I ricavi della musica registrata nell'UE raggiungono i 6 miliardi di euro
IFPI pubblica report 2026 e sollecita attuazione delle norme esistenti per crescita futura
Nel 2025 i ricavi della musica registrata nell'Unione Europea hanno raggiunto i 6 miliardi di euro, raggiungendo una crescita del 5.1% su base annua e rappresentando il 21.3% dei ricavi globali della musica registrata, secondo quanto riportato da Music in the EU 2026, il report annuale IFPI che analizza le performance, l'impatto e il futuro del settore musicale europeo. Il report illustra come l'ecosistema musicale europeo continui a coniugare influenza culturale, innovazione tecnologica e crescita economica.

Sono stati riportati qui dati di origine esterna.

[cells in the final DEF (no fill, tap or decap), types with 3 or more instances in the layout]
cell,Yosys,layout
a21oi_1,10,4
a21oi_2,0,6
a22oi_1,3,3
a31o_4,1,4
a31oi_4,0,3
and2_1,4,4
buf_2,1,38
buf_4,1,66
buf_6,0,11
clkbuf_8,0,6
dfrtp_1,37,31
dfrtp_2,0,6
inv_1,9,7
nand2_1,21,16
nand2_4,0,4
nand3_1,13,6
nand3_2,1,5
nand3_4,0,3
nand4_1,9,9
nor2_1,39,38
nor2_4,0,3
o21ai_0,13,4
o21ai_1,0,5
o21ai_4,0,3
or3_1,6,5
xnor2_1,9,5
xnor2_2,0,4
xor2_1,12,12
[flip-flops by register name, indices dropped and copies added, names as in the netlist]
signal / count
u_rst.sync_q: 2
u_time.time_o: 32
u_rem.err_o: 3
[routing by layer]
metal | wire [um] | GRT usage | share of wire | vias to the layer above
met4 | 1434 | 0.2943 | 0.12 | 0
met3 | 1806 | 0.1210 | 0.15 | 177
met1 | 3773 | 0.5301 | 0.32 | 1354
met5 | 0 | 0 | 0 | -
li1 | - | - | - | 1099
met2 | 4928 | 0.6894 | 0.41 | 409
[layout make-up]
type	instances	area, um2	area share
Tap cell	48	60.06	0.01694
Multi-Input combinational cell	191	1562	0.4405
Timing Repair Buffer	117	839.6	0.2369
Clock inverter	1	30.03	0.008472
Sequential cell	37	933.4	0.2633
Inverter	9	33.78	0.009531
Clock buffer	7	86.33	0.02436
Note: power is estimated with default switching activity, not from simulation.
[src/rtl/fpc_pkg.sv]
package fpc_pkg;
   localparam int FLAG_W = 6;
   localparam logic [FLAG_W-1:0] FL_UNORD = 6'b000111;
   localparam logic [FLAG_W-1:0] FL_EQ    = 6'b000100;
   localparam logic [FLAG_W-1:0] FL_LT    = 6'b000001;
   localparam logic [FLAG_W-1:0] FL_GT    = 6'b000000;

   typedef enum logic {MODE_FLAGS = 1'b0, MODE_PRED = 1'b1} fpc_mode_e;

   typedef struct packed {
      logic nan;
      logic snan;
      logic zero;
      logic sign;
   } fpc_class_t;
endpackage

[src/rtl/fpc_classify.sv]
module fpc_classify
   import fpc_pkg::*;
#(
   parameter int EXP_W  = 8,
   parameter int FRAC_W = 23
) (
   input  logic [EXP_W+FRAC_W:0] val,
   output fpc_class_t            cls
);
   localparam int W = EXP_W + FRAC_W + 1;

   logic exp_ones, frac_nz;

   always_comb begin
      exp_ones  = &val[W-2:FRAC_W];
      frac_nz   = |val[FRAC_W-1:0];
      cls.nan   = exp_ones & frac_nz;
      cls.snan  = exp_ones & frac_nz & ~val[FRAC_W-1];
      cls.zero  = ~|val[W-2:0];
      cls.sign  = val[W-1];
   end
endmodule

[src/rtl/fpc_order.sv]
module fpc_order #(
   parameter int W = 32
) (
   input  logic [W-1:0] a,
   input  logic [W-1:0] b,
   input  logic         a_zero,
   input  logic         b_zero,
   output logic         lt,
   output logic         eq
);
   logic mag_lt, mag_eq, sa, sb;

   always_comb begin
      sa     = a[W-1];
      sb     = b[W-1];
      mag_lt = a[W-2:0] < b[W-2:0];
      mag_eq = a[W-2:0] == b[W-2:0];
      if (a_zero && b_zero) begin
         eq = 1'b1;
         lt = 1'b0;
      end else if (sa != sb) begin
         eq = 1'b0;
         lt = sa;
      end else begin
         eq = mag_eq;
         lt = sa ? (!mag_lt && !mag_eq) : mag_lt;
      end
   end
endmodule

[src/rtl/fpc_out_reg.sv]
module fpc_out_reg
   import fpc_pkg::*;
#(
   parameter int MASK_W = 64
) (
   input  logic              clk,
   input  logic              rst_n,
   input  logic              strobe,
   input  logic              pred_mode,
   input  logic              invalid,
   input  logic              suppress,
   input  logic              sticky_clr,
   input  logic [FLAG_W-1:0] flags_nx,
   input  logic [MASK_W-1:0] mask_nx,
   output logic [FLAG_W-1:0] flags,
   output logic [MASK_W-1:0] pmask,
   output logic              inv_sticky,
   output logic              exc_req,
   output logic              res_wr
);
   logic write_en;

   always_comb write_en = strobe && !suppress;

   always_ff @(posedge clk or negedge rst_n) begin
      if (!rst_n) begin
         flags      <= '0;
         pmask      <= '0;
         inv_sticky <= 1'b0;
         exc_req    <= 1'b0;
         res_wr     <= 1'b0;
      end else begin
         exc_req <= strobe && suppress;
         res_wr  <= write_en;
         if (write_en && pred_mode == MODE_FLAGS) flags <= flags_nx;
         if (write_en && pred_mode == MODE_PRED)  pmask <= mask_nx;
         if (strobe && invalid)  inv_sticky <= 1'b1;
         else if (sticky_clr)    inv_sticky <= 1'b0;
      end
   end
endmodule

[src/rtl/fp_cmp_unit.sv]
module fp_cmp_unit
   import fpc_pkg::*;
#(
   parameter int SP_EXP  = 8,
   parameter int SP_FRAC = 23,
   parameter int DP_EXP  = 11,
   parameter int DP_FRAC = 52
) (
   input  logic              clk,
   input  logic              rst_n,
   input  logic              in_valid,
   input  logic              is_dbl,
   input  logic              pred_mode,
   input  logic              quiet_cmp,
   input  logic              pred_le,
   input  logic              inv_mask,
   input  logic              sticky_clr,
   input  logic [63:0]       opa,
   input  logic [63:0]       opb,
   output logic [5:0]        flags,
   output logic [63:0]       pmask,
   output logic              inv_sticky,
   output logic              exc_req,
   output logic              res_wr
);
   localparam int SP_W = SP_EXP + SP_FRAC + 1;
   localparam int DP_W = DP_EXP + DP_FRAC + 1;
   localparam int N_PREC = 2;

   initial begin
      assert (SP_W == 32) else $error("single precision must be 32 bits wide");
      assert (DP_W == 64) else $error("double precision must be 64 bits wide");
      assert (DP_EXP > SP_EXP) else $error("double exponent must exceed single");
   end

   fpc_class_t cls_a [N_PREC];
   fpc_class_t cls_b [N_PREC];
   logic [N_PREC-1:0] lt_v, eq_v;

   for (genvar p = 0; p < N_PREC; p++) begin : g_prec
      localparam int EW = (p == 0) ? SP_EXP  : DP_EXP;
      localparam int FW = (p == 0) ? SP_FRAC : DP_FRAC;
      localparam int WW = EW + FW + 1;

      fpc_classify #(.EXP_W(EW), .FRAC_W(FW)) u_cls_a (
         .val (opa[WW-1:0]),
         .cls (cls_a[p])
      );
      fpc_classify #(.EXP_W(EW), .FRAC_W(FW)) u_cls_b (
         .val (opb[WW-1:0]),
         .cls (cls_b[p])
      );
      fpc_order #(.W(WW)) u_ord (
         .a      (opa[WW-1:0]),
         .b      (opb[WW-1:0]),
         .a_zero (cls_a[p].zero),
         .b_zero (cls_b[p].zero),
         .lt     (lt_v[p]),
         .eq     (eq_v[p])
      );
   end

   fpc_class_t ca, cb;
   logic lt, eq, unord, any_snan, invalid, suppress, pred_true;
   logic [FLAG_W-1:0] flags_nx;
   logic [DP_W-1:0]   mask_nx;

   always_comb begin
      ca       = cls_a[is_dbl];
      cb       = cls_b[is_dbl];
      lt       = lt_v[is_dbl];
      eq       = eq_v[is_dbl];
      unord    = ca.nan | cb.nan;
      any_snan = ca.snan | cb.snan;

      if (pred_mode == MODE_PRED) invalid = unord;
      else                        invalid = quiet_cmp ? any_snan : unord;
      suppress = invalid & ~inv_mask;

      if (unord)   flags_nx = FL_UNORD;
      else if (eq) flags_nx = FL_EQ;
      else if (lt) flags_nx = FL_LT;
      else         flags_nx = FL_GT;

      pred_true = unord | (pred_le ? !(lt | eq) : !lt);
      if (!pred_true)  mask_nx = '0;
      else if (is_dbl) mask_nx = '1;
      else             mask_nx = {{(DP_W-SP_W){1'b0}}, {SP_W{1'b1}}};
   end

   fpc_out_reg #(.MASK_W(DP_W)) u_out (
      .clk        (clk),
      .rst_n      (rst_n),
      .strobe     (in_valid),
      .pred_mode  (pred_mode),
      .invalid    (invalid),
      .suppress   (suppress),
      .sticky_clr (sticky_clr),
      .flags_nx   (flags_nx),
      .mask_nx    (mask_nx),
      .flags      (flags),
      .pmask      (pmask),
      .inv_sticky (inv_sticky),
      .exc_req    (exc_req),
      .res_wr     (res_wr)
   );
endmodule

[config.mk]
export PLATFORM = sky130hd
export DESIGN_NAME = fp_cmp_unit
export DESIGN_NICKNAME = d
export VERILOG_FILES = /design/src/rtl/fpc_pkg.sv /design/src/rtl/fpc_classify.sv /design/src/rtl/fpc_order.sv /design/src/rtl/fpc_out_reg.sv /design/src/rtl/fp_cmp_unit.sv
export SDC_FILE = /design/constraint.sdc
export NUM_CORES = 1
export LEC_CHECK = 0
export ABC_AREA = 1
export CAP_MARGIN = 20
export CORE_MARGIN = 10
export CORE_UTILIZATION = 37
export CTS_BUF_LIST = sky130_fd_sc_hd__clkbuf_4
export CTS_CLUSTER_SIZE = 14
export DETAILED_ROUTE_END_ITERATION = 8
export GPL_TIMING_DRIVEN = 0
export MAX_ROUTING_LAYER = met4
export PLACE_DENSITY = 0.74
export SYNTH_ARGS = -nofsm -noshare
export SYNTH_HDL_FRONTEND = slang
export SYNTH_SLANG_ARGS = --single-unit
[constraint.sdc]
create_clock -name clk -period 3.5 [get_ports clk]
set_input_delay 0.525 -clock clk [delete_from_list [all_inputs] [get_ports clk]]
set_output_delay 0.525 -clock clk [all_outputs]
set_load 0.05 [all_outputs]
==> results of run 1 <==
==> worst reg2reg max path, delay by kind of cell (launching register included) <==
| family | cells | cell delay [ps] |
|---|---|---|
| simple gates | 2 | 250 |
| flops | 1 | 970 |
==> stage by stage <==
stage	cells	area (um^2)	utilization	hold slack [ps]	total power, uW
after floorplan	623	3680	-	229	1000
final	965	5930	0.609	491	1590
after detailed placement	962	5900	0.607	488	1520
after global placement	962	5900	0.607	479	1510
after global routing	965	5930	0.609	515	1680
after CTS	965	5930	0.609	501	1600
==> final timing paths <==
check,start,endpoint,slack (ps),cells after the start
setup reg to reg,u_out.pmask[31],u_out.pmask[31],2220,2
max in group asynchronous,rst_n,u_out.flags[1],2680,1
hold reg to reg,u_out.flags[1],u_out.flags[1],490,2
hold / removal,u_out.flags[1],u_out.flags[1],490,2
setup / recovery,u_out.pmask[31],pmask[26],700,2
min in group asynchronous,rst_n,u_out.exc_req,540,1
==> area by class of cell <==
| type | count | share of cell area |
|---|---|---|
| Multi-Input combinational cell | 425 | 0.425 |
| Timing Repair Buffer | 206 | 0.348 |
| Buffer | 65 | 0.0823 |
| Inverter | 125 | 0.0792 |
| Sequential cell | 8 | 0.0338 |
| Tap cell | 133 | 0.0281 |
| Clock buffer | 3 | 0.00380 |
==> layer usage <==
layer  up-vias  GRT usage
li1       2337          -
met1      1995      0.221
met2       133      0.340
met3         6     0.0206
met4         0     0.0143
met5         -          -
==> layout by cell type, fill, tap and decap left out, drive strengths merged <==
master,n
o21a,2
nand3b,1
xnor2,1
nor2,86
clkinv,3
a21boi,1
nand2,136
clkbuf,3
mux2i,1
a21o,2
buf,65
conb,3
o21ai,12
ha,63
and2,2
nand4,37
nand3,36
inv,122
clkdlybuf4s50,206
o21bai,1
a21oi,29
nor3,12
dfrtp,8
==> power groups by stage <==
| stage | logic [uW] | registers, uW | clock network [uW] |
|---|---|---|---|
| 6_report | 1380 | 136 | 70.0 |
| 5_1_grt | 1460 | 143 | 78.5 |
| 4_1_cts | 1390 | 137 | 72.5 |
| 3_5_place_dp | 1390 | 139 | 0 |
| 3_3_place_gp | 1370 | 136 | 0 |
| 2_1_floorplan | 840 | 164 | 0 |
==> sequential cells by signal, indices dropped and copies added, names as in the netlist <==
signal,count
u_out.exc_req,1
u_out.flags,3
u_out.inv_sticky,1
u_out.pmask,2
u_out.res_wr,1
==> cell families after synthesis <==
logic type                 count (synthesis)  share of synthesized area
muxes                                      1                    0.00273
other                                      1                    0.00102
buffers and inverters                    190                      0.261
and+or+nand+nor                          310                      0.391
DFF                                        8                     0.0546
AOI/OAI and AO/OA                         47                     0.0723
xor gates and xnor gates                   1                    0.00239
adders and majority gates                 63                      0.215
==> impl_metrics.csv, run 1 <==
group,metric,value,unit
routing,drc_errors,0,
final_layout,areaGrowthSynthToFinish,61.6,%
critical_path,start_kind,"register",
final_layout,diodes,0,
synthesis,netlist_instances,621,
routing,met3_length,501,um
clock_network,cts_root_buf,"clkbuf_4",
clock_network,clk_pin_slew,50,ps
global_routing,antenna_found_initial,0,
final_layout,multiInputGateArea,2520,um^2
clock_network,cts_inserted_buffers,3,
worst_hold_path,hold_class,"register to register",
power,irDropWorstVdd,0.221,mV
timing,rsz0062_at_grt,"false",
global_routing,globalRouteOverflowTotal,0,
outcome,status,"completed",
die,die_area,14300,um^2
routing,antenna_left,0,
synthesis,syn_avg_cell_area,5.91,um^2
clock_network,insertion_delay,250,ps
timing,hold_viol_final,0,
timing,finalCriticalPeriod,2800,ps
synthesis,synth.cell_area,3670,um^2
final_layout,drive_above_1_share,0.151,
synthesis,yosys-top-cells-count,"132 x nand2_1, 85 x inv_1, 78 x nor2_1, 65 x buf_4, 63 x ha_1",
global_routing,grt_pass1_vias,4606,
routing,vias_per_cell,4.63,
critical_path,critPathTopFamily,"buffers and inverters",
clock_network,htree_levels,1,
final_layout,seq_area,200,um^2
timing,fin_ws,702,ps
synthesis,ys_async_sr_fraction,1.00,
power,netSwitchingPower,851,uW
timing,slew_headroom,0.359,
clock_network,cts_tree,"yes",
routing,vias,4471,
routing,drt-met1-wl,5930,um
clock_network,postCtsSetupBuffers,0,
power,seq_power_share,0.086,
power,p_leak,0.00297,uW
routing,wl_met2,6940,um
placed_design,hpwl,12400,um
global_routing,grt_start_max_net_pins,34,
routing,routed_wl,13500,um
timing,setup-tns-final,0,ps
routing,dr.pass1.iters,4,
placed_design,dp_worst_setup_slack,632,ps
die,start_util,0.377,
synthesis,yosys_warnings,0,
timing,drv_slew,0,
power,pwr-share-clk,0.044,
final_layout,fillers,959,
clock_network,cts_resized,0,
synthesis,synth.distinct_cells,32,
synthesis,ys_seq_area_frac,0.0546,
synthesis,yosysTopAreaCellShare,0.215,
routing,routedWlPerCell,13.9,um
synthesis,synth_edf_count,0,
synthesis,synth_top_area_cell,"ha_1",
power,internal_power,734,uW
routing,drtIter0Drc,214,
placed_design,gp_congestion,0.942,
power,swShare,0.537,
critical_path,worst-path-buf-inv,2,
flow_run,drv_cap,0,
critical_path,crit_path_end_kind,"primary output",
critical_path,cp_max_fo,33,
routing,routed.top_layer,"met4",
die,chipWidth,120,um
timing,setup_viol,0,
die,io_pins,210,
clock_network,cts.sinks,8,
clock_network,clockBufferDepth,2,
power,power.density,267,nW/um^2
timing,skew,0,ps
synthesis,yosysMostFrequentCell,"nand2_1",
critical_path,cp_cell_sequence,"buf_4 -> clkdlybuf4s50_1",
clock_network,holdBufCountCts,0,
global_routing,grt_pass1_wl,22000,um
timing,final.period_utilization,0.799,
die,core,9730,um^2
synthesis,synth_area_leaders,"ha_1 21%, nand2_1 14%, buf_4 13%, inv_1 8.7%, nor2_1 8.0%",
power,pwr-share-comb,0.870,
timing,worstMarginPinSlew,962,ps
critical_path,slowest_stage,"dfrtp_1",
die,die_h,120,um
final_layout,layout.nets,1034,
synthesis,synth_flop_cell,"dfrtp_1",
placed_design,portBuffers,206,
critical_path,worstPathRequired,2970,ps
critical_path,slowest_delay,970,ps
critical_path,crit_type,"register to primary output",
synthesis,synth_seq_cells,8,
critical_path,worstPathArrival,2270,ps
global_routing,grt_usage,0.186,
die,num_rows,36,
timing,max_freq,357,MHz
Note: power is estimated with default switching activity, not from simulation.
==> run 2, diff against run 1 <==
Settings changed: CORE_UTILIZATION 37 to 36, PLACE_DENSITY 0.74 to 0.76.
Clock period 3.5 ns to 2.5 ns, I/O delays scaled along.
==> run 2 against run 1 <==
Net effect: sequential power grew 41%; utilization decreased by 0.24 points; setup slack lost 550 ps; total power increased by 40%; flip-flop and latch count unchanged; register-to-register slack worse by 660 ps; sequential share of layout area about the same; count of clock-buffer cells in the layout did not move; clock skew is the same; combinational power rose by 40%; critical endpoint is now pmask[15]; largest cell class is now multi-input gates; clock power rose by 41%; largest power group unchanged; wire length increased by 1.8%.
==> impl_metrics.csv, run 2 (synthesis results as in run 1) <==
group,metric,value,unit
placed_design,placed_area,5900,um^2
timing,final.period_utilization,0.939,
timing,fin_ws,153,ps
clock_network,cts.sinks,8,
timing,drv_slew,0,
timing,hold_viol_final,0,
die,die_h,121,um
placed_design,hpwl,12500,um
critical_path,critPathTopFamily,"buffers and inverters",
critical_path,worst-path-buf-inv,2,
die,die_area,14600,um^2
clock_network,holdBufCountCts,0,
timing,slew_headroom,0.613,
clock_network,cts_tree,"yes",
critical_path,crit_type,"register to primary output",
placed_design,dp_worst_setup_slack,-187,ps
final_layout,top_regs,"u_out.flags (3), u_out.pmask (2)",
critical_path,cp_cell_sequence,"buf_4 -> clkdlybuf4s50_1",
critical_path,path_depth,2,
global_routing,grt_pass1_wl,21700,um
critical_path,startpoint,"u_out.pmask[31]",
critical_path,slowest_delay,820,ps
die,chipWidth,121,um
critical_path,r2r_start,"u_out.pmask[31]",
global_routing,globalRouteOverflowTotal,0,
timing,timing.hold.ws,390,ps
die,start_util,0.372,
global_routing,grt_usage,0.182,
placed_design,gp_congestion,0.886,
routing,vias_per_cell,4.60,
power,p_leak,0.00302,uW
routing,dr.pass1.iters,4,
final_layout,largest-register,"u_out.flags",
final_layout,finalNonFillerCells,965,
critical_path,worstPathRequired,2120,ps
global_routing,grt_pass1_vias,4624,
clock_network,insertion_delay,250,ps
routing,routed_wl,13700,um
timing,worstMarginPinSlew,578,ps
die,core,9860,um^2
global_routing,grt_start_max_net_pins,34,
global_routing,antenna_found_initial,0,
routing,routedWlPerCell,14.2,um
routing,antenna_left,0,
worst_hold_path,hold_class,"input pin to async pin",
final_layout,final_common_cell,"clkdlybuf4s50_1",
final_layout,design_area,5990,um^2
final_layout,largest_reg_flops,3,
critical_path,cp_max_fo,33,
clock_network,clk_pin_slew,50,ps
final_layout,final_cell_mix,"201 x clkdlybuf4s50_1, 128 x nand2_1, 85 x inv_1",
critical_path,slowest_stage,"clkdlybuf4s50_1",
clock_network,cts_root_buf,"clkbuf_4",
timing,setup_viol,0,
final_layout,drive_above_1_share,0.169,
critical_path,crit_path_end_kind,"primary output",
flow_run,drv_cap,0,
final_layout,areaGrowthSynthToFinish,63.2,%
routing,drc_errors,0,
clock_network,postCtsSetupBuffers,0,
power,p_total,2220,uW
die,num_rows,36,
clock_network,htree_levels,1,
timing,finalCriticalPeriod,2350,ps
placed_design,placed_cells,962,
timing,skew,0,ps
final_layout,diodes,0,
routing,drtIter0Drc,207,
die,io_pins,210,
placed_design,portBuffers,206,
power,power.density,371,nW/um^2
timing,max_freq,426,MHz
routing,vias,4441,
critical_path,r2r_cells,2,
final_layout,layout.nets,1034,
critical_path,start_kind,"register",
power,irDropWorstVdd,0.311,mV
clock_network,clockBufferDepth,2,
outcome,status,"completed",
clock_network,cts_inserted_buffers,3,
critical_path,worstPathArrival,1970,ps
-- run 2: final cells by class --
| cell class | instances | area (um^2) |
|---|---|---|
| inverter | 125 | 469 |
| tap | 133 | 166 |
| multi-input combinational | 425 | 2560 |
| clock buffer | 3 | 22.5 |
| buffer | 65 | 488 |
| fill | 910 | 3880 |
| sequential | 8 | 203 |
| timing repair buffer | 206 | 2070 |
-- run 2: final timing paths --
check | end | slack, ps
setup reg to reg | u_out.pmask[31] | 1560
max in group asynchronous | u_out.pmask[62] | 1830
hold / removal | u_out.res_wr | 390
setup / recovery | pmask[15] | 150
min in group clk | u_out.flags[1] | 490
hold reg to reg | u_out.flags[1] | 490
-- run 2: report_power, final --
part	total [uW]	internal [uW]	switching (uW)	leakage, uW
clock network	98.7	54.9	43.8	0.0000138
logic	1930	823	1110	0.00290
registers	192	143	49.5	0.000100
total	2220	1020	1200	0.00302
-- run 2: layer usage --
metal	vias up	part of all wire	routed length [um]	track usage
li1	2337	-	-	-
met1	1954	0.43	5870	0.208
met2	134	0.52	7110	0.336
met3	16	0.040	553	0.0256
met4	0	0.012	165	0.0226
met5	-	0	0	-
-- run 2: what timing repair did --
item / 4_1_cts / 5_1_grt
endpoints found under the setup margin: 64 / 3
gates resized for setup: 2 / 18
pin swaps: 0 / 3
-- run 2: stage by stage --
step           setup TNS [ps]  utilization
2_1_floorplan               0            -
3_3_place_gp             -292        0.599
3_5_place_dp             -463        0.599
4_1_cts                     0        0.601
5_1_grt                 -38.0        0.607
6_report                    0        0.607
-- run 2: worst reg2reg max path, stage by stage, from the launching register on --
cell,delay (ps)
dfrtp_2,700
nand2_1,110
nand2_1,80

Nove dei 20 principali mercati mondiali della musica registrata si trovano infatti nell'UE, per un totale di 5.1 miliardi di euro di fatturato, mentre i ricavi sono aumentati di 293 milioni di euro nel corso del 2025. Un successo sostenuto dagli investimenti costanti delle case discografiche nella scoperta, nello sviluppo e nella promozione di nuovi talenti. A livello globale, nel 2025 le etichette discografiche hanno investito 9,3 miliardi di dollari USA (8,3 miliardi di euro) in A&R (Artisti e Repertorio) e marketing, aiutando gli artisti europei a costruire carriere durature. Il report evidenzia inoltre la solidità del repertorio nazionale in tutto il continente: il 53.5% dei brani presenti nelle Top 10 di fine anno dei singoli Paesi è interpretato da artisti nazionali - percentuale superiore alla media registrata extra Ue. Lo streaming ha continuato a rappresentare il motore chiave di crescita, rappresentando circa il 66% dei ricavi nel 2025. Allo stesso tempo, l'Europa rimane un mercato con un significativo potenziale di sviluppo: la penetrazione degli abbonamenti a pagamento allo streaming si attesta infatti al 27%, rispetto al 54% negli Usa e al 47% nel Regno Unito. Il report delinea anche una tabella di marcia per i responsabili politici per garantire che l'Europa corrobori la sua posizione di leader a livello globale per creatività, investimenti e innovazione, esortandoli a concentrarsi sull'attuazione e sull'applicazione efficace della legislazione vigente, a sostenere un'innovazione responsabile nell'IA attraverso significative misure di trasparenza e a garantire che i creatori possano continuare a esercitare e beneficiare dei propri diritti.